When capital and labour clash, the former is likely to come out on top, something which some UK oil explorers should note, the Financial Times's Lex column said.
OPEC ministers meeting over the weekend in Doha failed to get a grip on their levels of production by agreeing to freeze output, much less actually cutting supplies.
Labour trumped the owners of capital, as striking state oil workers in Kuwait did what those ministers could not.
By walking out on Sunday, OPEC's third largest producer saw its daily 3m barrel output halved, which is a lot, Lex said.
Equities should not react much to the goings-on in the oil industry, as the correlation between stocks and oil is less than perfect.
However, credit default rates among energy companies are tightly linked to the price of crude. So too are some US banks' shares, such as Bank of America and Wells Fargo, having lent directly to those companies.
That is important because in the end capital will have its day. The price of oil is too low - even after a recent rebound - and European explorers depend even more on bank loans than on markets for capital.
UK groups such as Premier Oil and Tullow Oil will have to work ever harder to keep their lenders happy as the year goes on, Lex concluded.
Kerogen Capital is taking the long-view on shares
of oil explorer Hurricane Energy and The Times's Tempus believes investors should do the same.
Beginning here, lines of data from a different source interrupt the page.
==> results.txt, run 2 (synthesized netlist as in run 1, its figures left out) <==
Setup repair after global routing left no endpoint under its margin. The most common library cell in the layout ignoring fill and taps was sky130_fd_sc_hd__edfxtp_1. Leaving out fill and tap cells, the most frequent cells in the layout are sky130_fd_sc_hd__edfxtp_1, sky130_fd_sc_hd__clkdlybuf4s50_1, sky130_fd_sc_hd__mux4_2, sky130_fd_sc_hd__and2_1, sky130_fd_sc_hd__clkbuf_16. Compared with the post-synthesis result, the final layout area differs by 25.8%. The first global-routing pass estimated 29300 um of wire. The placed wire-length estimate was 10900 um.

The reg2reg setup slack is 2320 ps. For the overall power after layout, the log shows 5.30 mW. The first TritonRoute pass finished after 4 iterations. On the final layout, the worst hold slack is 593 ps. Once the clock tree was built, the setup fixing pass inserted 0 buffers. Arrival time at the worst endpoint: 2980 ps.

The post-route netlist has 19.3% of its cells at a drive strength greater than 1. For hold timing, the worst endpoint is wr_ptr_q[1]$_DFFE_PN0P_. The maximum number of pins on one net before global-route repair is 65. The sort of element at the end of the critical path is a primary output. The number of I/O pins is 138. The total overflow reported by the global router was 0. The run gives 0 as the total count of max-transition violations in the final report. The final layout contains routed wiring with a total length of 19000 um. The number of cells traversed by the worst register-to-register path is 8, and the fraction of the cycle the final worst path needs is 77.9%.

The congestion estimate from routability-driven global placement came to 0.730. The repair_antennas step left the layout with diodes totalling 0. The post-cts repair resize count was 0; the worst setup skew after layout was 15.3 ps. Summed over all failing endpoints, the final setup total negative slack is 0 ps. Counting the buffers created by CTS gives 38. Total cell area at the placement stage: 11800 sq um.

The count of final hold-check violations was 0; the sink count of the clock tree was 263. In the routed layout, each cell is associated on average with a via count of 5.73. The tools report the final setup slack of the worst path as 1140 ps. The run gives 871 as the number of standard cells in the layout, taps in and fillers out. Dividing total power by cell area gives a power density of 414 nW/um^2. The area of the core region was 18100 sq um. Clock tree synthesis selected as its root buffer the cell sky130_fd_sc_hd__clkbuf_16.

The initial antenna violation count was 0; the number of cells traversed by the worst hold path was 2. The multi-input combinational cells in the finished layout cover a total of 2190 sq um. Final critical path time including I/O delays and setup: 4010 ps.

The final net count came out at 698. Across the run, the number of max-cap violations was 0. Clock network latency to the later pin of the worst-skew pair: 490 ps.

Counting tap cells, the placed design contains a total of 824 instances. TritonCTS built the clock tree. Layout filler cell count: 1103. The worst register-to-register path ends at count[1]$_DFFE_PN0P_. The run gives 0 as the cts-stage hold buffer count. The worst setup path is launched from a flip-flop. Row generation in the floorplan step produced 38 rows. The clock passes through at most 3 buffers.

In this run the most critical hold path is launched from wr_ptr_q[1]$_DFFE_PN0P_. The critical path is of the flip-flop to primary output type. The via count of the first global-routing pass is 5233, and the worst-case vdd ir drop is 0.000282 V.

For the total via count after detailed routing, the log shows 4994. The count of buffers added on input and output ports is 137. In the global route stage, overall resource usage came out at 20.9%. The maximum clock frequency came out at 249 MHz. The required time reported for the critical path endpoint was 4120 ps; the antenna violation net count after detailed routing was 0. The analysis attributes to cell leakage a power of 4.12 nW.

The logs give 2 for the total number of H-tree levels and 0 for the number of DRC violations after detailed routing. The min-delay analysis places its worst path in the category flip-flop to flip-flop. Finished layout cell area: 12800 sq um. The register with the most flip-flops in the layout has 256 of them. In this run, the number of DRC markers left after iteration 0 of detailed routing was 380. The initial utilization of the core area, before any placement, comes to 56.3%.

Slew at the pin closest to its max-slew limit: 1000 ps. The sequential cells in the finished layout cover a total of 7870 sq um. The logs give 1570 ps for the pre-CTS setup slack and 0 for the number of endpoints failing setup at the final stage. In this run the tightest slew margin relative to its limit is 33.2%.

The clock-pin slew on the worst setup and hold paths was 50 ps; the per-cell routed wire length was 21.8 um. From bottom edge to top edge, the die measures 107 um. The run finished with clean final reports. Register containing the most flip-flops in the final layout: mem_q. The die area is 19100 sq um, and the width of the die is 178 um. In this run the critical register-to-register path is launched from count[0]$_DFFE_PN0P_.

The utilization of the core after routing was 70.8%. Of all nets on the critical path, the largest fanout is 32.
The private equity outfit - which specialises in oil and gas - already picked up Zennor Petroleum last year and will provide the lion's share of the £52m in funds Hurricane is raising.
Since its IPO towards the start of 2014 Hurricane Energy's share price has crumbled, predictably so.
Hurricane floated at 43p a share and Kerogen and two other investors are set to pay 15p a share, with the former obtaining a 29.9% stake in return.
That funding will provide for the drilling of the Lancaster oilfield west of the Shetlands, which is expected to come on stream in 2019. By proceeding now Hurricane may also be able to take advantage of current cheap rates for contractors.
"I have followed Hurricane for a while now and see the shares, up 2½p at 12¾p, as a good if highly speculative play on any rise in the oil price, buy for the long-term," Tempus said.